Crítica de WhereToEatNow
La gracia de O Talho es que es una carnicería de verdad y la atraviesas para llegar al comedor, pasando junto al mostrador, las canales colgadas y la gente comprando su cena para cocinarla en casa. La gracia es también la garantía: un restaurante que tiene que vender su carne al detalle a un barrio de cocineros portugueses no puede permitirse comprar mal.
La cocina es directa en el mejor sentido. Los cortes de carne son el pedido evidente: pregunta qué está bien, pregunta por la maduración y deja que el mostrador decida por ti. La hamburguesa tiene fama y se la merece, picada allí a partir de recortes de verdad y no de un misterio. Hay cortes cocinados despacio para quien no quiera un chuletón, y las guarniciones son contundentes en lugar de ingeniosas. Las raciones son grandes.
Está en Saldanha, fuera de la retícula turística, lo que significa que la sala está llena sobre todo de gente del barrio comiendo en serio, y los precios reflejan eso y no un código postal del Chiado.

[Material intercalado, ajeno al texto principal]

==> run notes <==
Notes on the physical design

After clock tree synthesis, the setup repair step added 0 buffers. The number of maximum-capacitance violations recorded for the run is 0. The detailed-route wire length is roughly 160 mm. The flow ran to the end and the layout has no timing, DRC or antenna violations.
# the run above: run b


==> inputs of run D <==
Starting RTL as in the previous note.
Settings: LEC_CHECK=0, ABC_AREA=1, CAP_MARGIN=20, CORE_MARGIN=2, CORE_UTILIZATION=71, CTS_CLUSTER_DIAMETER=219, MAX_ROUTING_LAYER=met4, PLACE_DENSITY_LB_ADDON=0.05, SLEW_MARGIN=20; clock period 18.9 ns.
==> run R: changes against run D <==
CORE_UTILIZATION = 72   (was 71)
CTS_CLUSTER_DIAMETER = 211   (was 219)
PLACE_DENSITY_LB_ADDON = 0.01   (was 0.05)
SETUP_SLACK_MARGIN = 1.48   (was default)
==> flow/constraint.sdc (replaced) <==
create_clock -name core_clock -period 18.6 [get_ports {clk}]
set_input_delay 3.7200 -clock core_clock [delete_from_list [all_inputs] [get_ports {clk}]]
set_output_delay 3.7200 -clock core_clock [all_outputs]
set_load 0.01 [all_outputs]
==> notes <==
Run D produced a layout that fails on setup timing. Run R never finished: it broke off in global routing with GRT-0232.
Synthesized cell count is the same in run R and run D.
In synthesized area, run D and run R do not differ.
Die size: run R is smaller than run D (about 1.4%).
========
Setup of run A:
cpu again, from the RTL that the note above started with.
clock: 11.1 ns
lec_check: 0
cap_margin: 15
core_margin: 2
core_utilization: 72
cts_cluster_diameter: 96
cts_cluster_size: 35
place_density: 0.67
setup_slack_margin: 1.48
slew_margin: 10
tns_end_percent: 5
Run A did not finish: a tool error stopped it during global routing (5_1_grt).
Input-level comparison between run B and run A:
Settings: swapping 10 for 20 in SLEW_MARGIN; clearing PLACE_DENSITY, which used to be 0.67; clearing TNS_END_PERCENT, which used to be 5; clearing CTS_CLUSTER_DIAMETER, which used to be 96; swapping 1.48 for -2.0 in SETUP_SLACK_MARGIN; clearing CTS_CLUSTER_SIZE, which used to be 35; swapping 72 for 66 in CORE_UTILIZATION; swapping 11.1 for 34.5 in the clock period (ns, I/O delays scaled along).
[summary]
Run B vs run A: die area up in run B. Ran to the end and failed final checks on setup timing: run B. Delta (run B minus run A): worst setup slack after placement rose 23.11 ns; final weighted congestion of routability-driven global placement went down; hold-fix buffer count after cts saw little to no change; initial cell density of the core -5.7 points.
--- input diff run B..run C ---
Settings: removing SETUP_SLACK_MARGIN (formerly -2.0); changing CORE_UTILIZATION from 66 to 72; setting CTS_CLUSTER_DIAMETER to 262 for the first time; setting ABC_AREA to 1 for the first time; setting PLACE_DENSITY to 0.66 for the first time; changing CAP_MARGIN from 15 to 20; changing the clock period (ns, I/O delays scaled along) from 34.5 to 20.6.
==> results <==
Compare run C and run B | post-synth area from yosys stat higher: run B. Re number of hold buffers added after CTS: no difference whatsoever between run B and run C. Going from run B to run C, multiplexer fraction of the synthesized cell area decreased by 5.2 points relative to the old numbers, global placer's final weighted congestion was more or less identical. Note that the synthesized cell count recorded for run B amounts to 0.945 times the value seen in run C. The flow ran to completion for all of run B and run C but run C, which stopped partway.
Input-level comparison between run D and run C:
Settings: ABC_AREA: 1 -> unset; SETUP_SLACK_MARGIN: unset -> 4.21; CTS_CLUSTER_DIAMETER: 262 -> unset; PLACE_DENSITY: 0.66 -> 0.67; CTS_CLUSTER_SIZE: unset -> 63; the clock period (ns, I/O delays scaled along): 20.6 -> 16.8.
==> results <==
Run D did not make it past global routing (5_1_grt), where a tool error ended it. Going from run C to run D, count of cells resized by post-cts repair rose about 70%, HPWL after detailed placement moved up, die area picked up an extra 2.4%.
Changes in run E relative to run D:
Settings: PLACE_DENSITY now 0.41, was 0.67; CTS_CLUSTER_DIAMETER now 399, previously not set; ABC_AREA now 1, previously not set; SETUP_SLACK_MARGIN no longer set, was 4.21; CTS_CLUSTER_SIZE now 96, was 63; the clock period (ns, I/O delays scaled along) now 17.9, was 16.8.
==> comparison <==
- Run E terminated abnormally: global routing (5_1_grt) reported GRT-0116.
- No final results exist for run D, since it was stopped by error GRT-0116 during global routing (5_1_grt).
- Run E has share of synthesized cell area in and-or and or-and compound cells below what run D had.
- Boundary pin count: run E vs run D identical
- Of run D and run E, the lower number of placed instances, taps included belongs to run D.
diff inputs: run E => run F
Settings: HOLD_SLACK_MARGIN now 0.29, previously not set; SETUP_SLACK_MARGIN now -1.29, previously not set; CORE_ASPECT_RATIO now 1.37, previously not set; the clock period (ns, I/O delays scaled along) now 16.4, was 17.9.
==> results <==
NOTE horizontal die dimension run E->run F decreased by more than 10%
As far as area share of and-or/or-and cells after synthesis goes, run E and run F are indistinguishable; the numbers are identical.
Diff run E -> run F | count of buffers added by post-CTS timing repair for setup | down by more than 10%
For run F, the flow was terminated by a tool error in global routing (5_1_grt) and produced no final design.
==> flow/design.v (excerpt) <==
module debounce (
  clk,
  reset_n,
  data_in,
  data_out
);
Settings: LEC_CHECK=0, CAP_MARGIN=40, CORE_MARGIN=2, CORE_UTILIZATION=18, CTS_CLUSTER_DIAMETER=47, CTS_CLUSTER_SIZE=83, GPL_TIMING_DRIVEN=0, HOLD_SLACK_MARGIN=-0.1, MIN_ROUTING_LAYER=met1, PLACE_DENSITY_LB_ADDON=0.04, SLEW_MARGIN=20; clock period 3.22 ns.
run.sh (not shown) runs the stock make flow with config.mk's settings and CLKGATE_MAP_FILE=.
The first run completed with no timing, DRC or antenna violations.
Next try:
Settings changed: ABC_AREA set to 1, CAP_MARGIN 40 to 20, CORE_UTILIZATION 18 to 72, CTS_CLUSTER_DIAMETER 47 to 374, CTS_CLUSTER_SIZE 83 to unset, GPL_TIMING_DRIVEN 0 to unset, HOLD_SLACK_MARGIN -0.1 to unset, MIN_ROUTING_LAYER met1 to unset, PLACE_DENSITY_LB_ADDON 0.04 to 0.01, SETUP_SLACK_MARGIN set to 0.64.
Clock period 3.22 ns to 2.23 ns, I/O delays scaled along.
Outcome: Now the flow finished but fails on negative setup slack. Synthesized area goes up by a little under a tenth. Sequential power came out higher by well over a third. Cell count goes up slightly. Count of clock-buffer cells in the layout goes down by 117. Design area increases by a few percent. Synthesized cell count rises by well over a third. Core utilization rose by 67 points. Clock skew went up by 0.0034 ns. Flip-flop count stays the same. Power came out lower by a few percent.
Next try:
Settings changed: ABC_AREA 1 to unset, CORE_UTILIZATION 72 to 50, CTS_CLUSTER_DIAMETER 374 to unset, PLACE_DENSITY_LB_ADDON 0.01 to unset, SETUP_SLACK_MARGIN 0.64 to unset.
Clock period 2.23 ns to 3.99 ns, I/O delays scaled along.
This time the run completed without violations.
Cell count falls by 30%.
Clock skew drops by 0.0092 ns.
Setup slack is better by 0.52 ns.
Next try:
Settings changed: ABC_AREA set to 1, CORE_UTILIZATION 50 to 72, CTS_CLUSTER_DIAMETER set to 400, CTS_CLUSTER_SIZE set to 10, SETUP_SLACK_MARGIN set to 0.24.
Clock period 3.99 ns to 2.22 ns, I/O delays scaled along.
Effect: Now the flow completed and failed the layout checks on negative setup slack; clock power grows by 40%; sequential power climbs by about 80%; register-to-register slack got worse by 1.1 ns; area after synthesis grows by 7.5%; sequential share of layout area went down by 4.3 points; utilization is higher by 29 points; total power is higher by 62%; global-route usage came out higher by 14 points; hold slack improved by 0.12 ns; non-clock buffer count increases by 296.

---

The RTL this note starts from:
==> flow/design.v <==
module debounce (
  clk,
  reset_n,
  data_in,
  data_out
);
  parameter WIDTH = 32;            
  parameter POLARITY = "HIGH";     
  parameter TIMEOUT = 50000;       
  parameter TIMEOUT_WIDTH = 16;    
  input wire clk;
  input wire reset_n;
  input wire [WIDTH-1:0] data_in;
  output wire [WIDTH-1:0] data_out;
  reg [TIMEOUT_WIDTH-1:0] counter [0:WIDTH-1];
  wire counter_reset [0:WIDTH-1];
  wire counter_enable [0:WIDTH-1];
  genvar i;
  generate for (i = 0; i < WIDTH; i = i+1)
  begin:  debounce_counter_loop
    always @ (posedge clk or negedge reset_n)
    begin
      if (reset_n == 0)
      begin
        counter[i] <= 0;
      end
      else
      begin
        if (counter_reset[i] == 1)   
        begin
          counter[i] <= 0;
        end
        else if (counter_enable[i] == 1)
        begin
          counter[i] <= counter[i] + 1'b1;
        end
      end
    end
    if (POLARITY == "HIGH")
    begin
      assign counter_reset[i] = (data_in[i] == 0);
      assign counter_enable[i] = (data_in[i] == 1) & (counter[i] < TIMEOUT);
      assign data_out[i] = (counter[i] == TIMEOUT) ? 1'b1 : 1'b0;
    end
    else
    begin
      assign counter_reset[i] = (data_in[i] == 1);
      assign counter_enable[i] = (data_in[i] == 0) & (counter[i] < TIMEOUT);
      assign data_out[i] = (counter[i] == TIMEOUT) ? 1'b0 : 1'b1;    
    end
  end  
  endgenerate
endmodule
make LEC_CHECK=0 ABC_AREA=1 CAP_MARGIN=20 CELL_PAD_IN_SITES_DETAIL_PLACEMENT=0 CORE_ASPECT_RATIO=0.92 CORE_MARGIN=2 CORE_UTILIZATION=72 CTS_CLUSTER_DIAMETER=31 CTS_CLUSTER_SIZE=15 PLACE_DENSITY_LB_ADDON=0.29 SETUP_SLACK_MARGIN=-0.2 SLEW_MARGIN=10 finish   # period 2.22 ns
The starting point finished but failed the layout checks on setup timing.
==> next run, changes <==
CELL_PAD_IN_SITES_DETAIL_PLACEMENT = default   (was 0)
CORE_ASPECT_RATIO = default   (was 0.92)
CORE_UTILIZATION = 70   (was 72)
CTS_CLUSTER_DIAMETER = 374   (was 31)
CTS_CLUSTER_SIZE = default   (was 15)
PLACE_DENSITY_LB_ADDON = default   (was 0.29)
SETUP_SLACK_MARGIN = 0.12   (was -0.2)
SLEW_MARGIN = 20   (was 10)
clock period = 2.23 ns   (was 2.22 ns; I/O delays follow)
Effect: The new run completed and failed the layout checks on setup timing; wire length fell by 0.90%; cell area goes up by 1.5%; die area increases by about 2.8%; total power fell by 21%; final cell count is higher by about 3%; hold slack gets better by 0.035 ns; combinational power rises by about 23%; worst setup slack improved by 0.14 ns; sequential power went down by about 0.7%; area after synthesis stays the same; clock-buffer cell count is lower by 42.
==> next run, changes <==
CORE_UTILIZATION = 72   (was 70)
CTS_CLUSTER_DIAMETER = 397   (was 374)
CTS_CLUSTER_SIZE = 10   (was default)
SETUP_SLACK_MARGIN = 0.38   (was 0.12)
clock period = 2.22 ns   (was 2.23 ns; I/O delays follow)
Result: The changed run finished but fails on setup timing; setup slack got worse by 0.074 ns; wire length is about the same; clock power fell by 15%; sequential share of layout area rose by 0.69 points; global-route usage rose by 0.44 points; power fell by 6.9%; final area fell by 1.9%.
==> next run, changes <==
CELL_PAD_IN_SITES_DETAIL_PLACEMENT = 0   (was default)
CORE_ASPECT_RATIO = 0.92   (was default)
CTS_CLUSTER_DIAMETER = 31   (was 397)
CTS_CLUSTER_SIZE = 15   (was 10)
PLACE_DENSITY_LB_ADDON = 0.29   (was default)
SETUP_SLACK_MARGIN = -0.16   (was 0.38)
SLEW_MARGIN = 10   (was 20)
After rerunning: The changed run finished with setup timing left. Synthesized cell count does not change. Sequential cell count stays the same. Hold slack is better by 0.021 ns. Total power climbs by 36%. Final area went up by 0.69%. Sequential share of layout area drops by 0.29 points. Count of clock-buffer cells in the layout climbs by 64. Register-to-register slack degrades by 0.24 ns. Global-route usage grows by 2.1 points. Maximum frequency fell by 2.6%.
==> next run, changes <==
CAP_MARGIN = 5   (was 20)
CELL_PAD_IN_SITES_DETAIL_PLACEMENT = default   (was 0)
CORE_ASPECT_RATIO = default   (was 0.92)
CTS_CLUSTER_DIAMETER = default   (was 31)
CTS_CLUSTER_SIZE = 27   (was 15)
HOLD_SLACK_MARGIN = 0.3   (was default)
PLACE_DENSITY_LB_ADDON = default   (was 0.29)
SETUP_SLACK_MARGIN = default   (was -0.16)
SLEW_MARGIN = 20   (was 10)
clock period = 2.25 ns   (was 2.22 ns; I/O delays follow)
After rerunning: The changed run completed and failed the layout checks on setup timing. Power fell by about a fifth. Design area drops by a few percent. Die size barely changes. Worst hold slack improved by 0.0079 ns. Global-route usage drops by 2.4 points. Via count goes down by a few percent. Synthesized area is unchanged. Clock power decreases by well over a third. Critical path depth drops by 1.

---

Setup of exp/willow:
Starts from the design.v that is shown in full above.
clock: 2.22 ns
lec_check: 0
abc_area: 1
cap_margin: 20
core_margin: 2
core_utilization: 72
cts_cluster_diameter: 397
slew_margin: 20
exp/willow ran in full, but the layout does not pass; the checks complain about setup timing.
--- input diff exp/willow..exp/xenon ---
Settings: an added PLACE_DENSITY_LB_ADDON of 0.04; a change of CTS_CLUSTER_DIAMETER from 397 to 47; an added MIN_ROUTING_LAYER of met1; an added GPL_TIMING_DRIVEN of 0; a change of CAP_MARGIN from 20 to 5; a deleted ABC_AREA that had been 1; a change of CORE_UTILIZATION from 72 to 18; an added CTS_CLUSTER_SIZE of 83; a change of the clock period (ns, I/O delays scaled along) from 2.22 to 3.22.
Of exp/xenon and exp/willow, only exp/willow fails to finish with a clean layout. Post-synthesis share of cell area spent on xor and xnor gates came out higher on exp/xenon than on exp/willow. The combined global-route utilization of all metal layers of exp/xenon falls short of that of exp/willow by 23 points. The estimated power of exp/xenon ends up higher than the estimate for exp/willow. exp/xenon against exp/willow: routed via count went down by 8095, non-clock buffer total of the final layout saw a decrease, post-route cell area increased 4.4%. exp/xenon vs exp/willow, adder-cell share of the synthesized area went up by 0.19 points. The higher proportion of power drawn by combinational gates of exp/xenon and exp/willow is in exp/willow. Going from exp/willow to exp/xenon, synthesized-area fraction occupied by and/or/nand/nor cells shrinks by 11 points. In exp/xenon relative to exp/willow, largest net degree at the start of global routing had gone down by a few percent.
Relative to exp/xenon, the following input files were edited for exp/sierra:
Settings: PLACE_DENSITY_LB_ADDON: 0.04 -> 0.01; CAP_MARGIN: 5 -> 20; CORE_UTILIZATION: 18 -> 70; GPL_TIMING_DRIVEN: 0 -> unset; SETUP_SLACK_MARGIN: unset -> 0.66; CTS_CLUSTER_SIZE: 83 -> unset; ABC_AREA: unset -> 1; MIN_ROUTING_LAYER: met1 -> unset; CTS_CLUSTER_DIAMETER: 47 -> 374; the clock period (ns, I/O delays scaled along): 3.22 -> 2.23.
## What came out
Between exp/xenon and exp/sierra, area overhead of the layout relative to synthesis decreased. The lower slack of the worst reg-to-reg path of exp/sierra and exp/xenon is in exp/sierra. exp/sierra finished all stages; layout check result: FAIL, due to setup timing. Maximum VDD drop in exp/sierra is 29% above exp/xenon. Start point of the critical path: counter[12][12]$_DFFE_PN0P_ -> exp/xenon, counter[1][11]$_DFFE_PN0P_ -> exp/sierra. Compare exp/sierra and exp/xenon | net count of the finished layout higher: exp/sierra. Sum of negative setup slack (exp/sierra over exp/xenon): decrease, 760 ps. Looking at worst min-delay path category, the input port to flip-flop result is from exp/xenon; the input port to asynchronous set/reset pin one comes from exp/sierra.
> inputs changed (exp/sierra -> exp/juniper)
Settings: swapping 70 for 60 in CORE_UTILIZATION; clearing ABC_AREA, which used to be 1; clearing CTS_CLUSTER_DIAMETER, which used to be 374; putting MAX_ROUTING_LAYER at met4 where nothing was set; clearing PLACE_DENSITY_LB_ADDON, which used to be 0.01; putting CTS_CLUSTER_SIZE at 84 where nothing was set; swapping 0.66 for 0.8 in SETUP_SLACK_MARGIN; swapping 2.23 for 2.72 in the clock period (ns, I/O delays scaled along).
Findings:
In exp/juniper the implementation completed, yet the final layout does not meet the checks, the culprit being setup timing. exp/sierra consumes more power than exp/juniper. Summary of exp/juniper over exp/sierra: wire length of the first global-routing pass has decreased, final cell count has decreased. exp/sierra has higher switching part of the total than exp/juniper. In the tables for exp/sierra and exp/juniper, routed length per placed instance reads higher with exp/sierra. As far as diode insertion count for antenna repair goes, exp/sierra and exp/juniper are indistinguishable; the numbers are identical. Met3 usage | exp/juniper below exp/sierra. Diff exp/sierra -> exp/juniper: die boundary height went up about 4%; global-route met2 utilization went down 16 points.
Input-level comparison between exp/raven and exp/juniper:
Settings: changing CORE_UTILIZATION from 60 to 61; removing CTS_CLUSTER_SIZE (formerly 84); removing MAX_ROUTING_LAYER (formerly met4); setting ABC_AREA to 1 for the first time; removing SETUP_SLACK_MARGIN (formerly 0.8); changing the clock period (ns, I/O delays scaled along) from 2.72 to 3.43.
Results
exp/raven reached the end of the flow, and the finished layout is clean on the timing, design-rule and antenna checks.
Clock-buffer cell count (higher): exp/raven
exp/juniper ended up with counter[29][12]$_DFFE_PN0P_ as its critical path startpoint; exp/raven ended up with counter[28][6]$_DFFE_PN0P_.
Diff exp/juniper -> exp/raven: average cell area after synthesis moved down, power density over the cells moved down.
Of the two values seen for cell with the largest stage delay on the worst path, sky130_fd_sc_hd__clkdlybuf4s50_1 was produced by exp/raven and sky130_fd_sc_hd__or4_4 by exp/juniper.
In terms of fraction of power spent switching nets, exp/raven and exp/juniper differ only marginally.
Between exp/juniper and exp/raven, transition time at the pin with the least slew margin is higher for exp/raven, exp/juniper comes in under that.
A group drawing the most power of sequential cells is what exp/raven shows, while the clock network belongs to exp/juniper.
Power is estimated from default activity; no workload was simulated.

Notas honestas: es un restaurante de carne con todo lo que eso implica; los vegetarianos deberían ir a otro sitio, e incluso los carnívoros convencidos pueden encontrar la carta monótona a lo largo de una comida larga. El comedor es sobrio y algo demasiado iluminado. Y Saldanha está a un viaje de metro del centro sin gran cosa alrededor con la que montar una noche. Ve por la carne, tan buena como cualquiera de la ciudad, y toma la ubicación como la razón de que siga siendo asequible.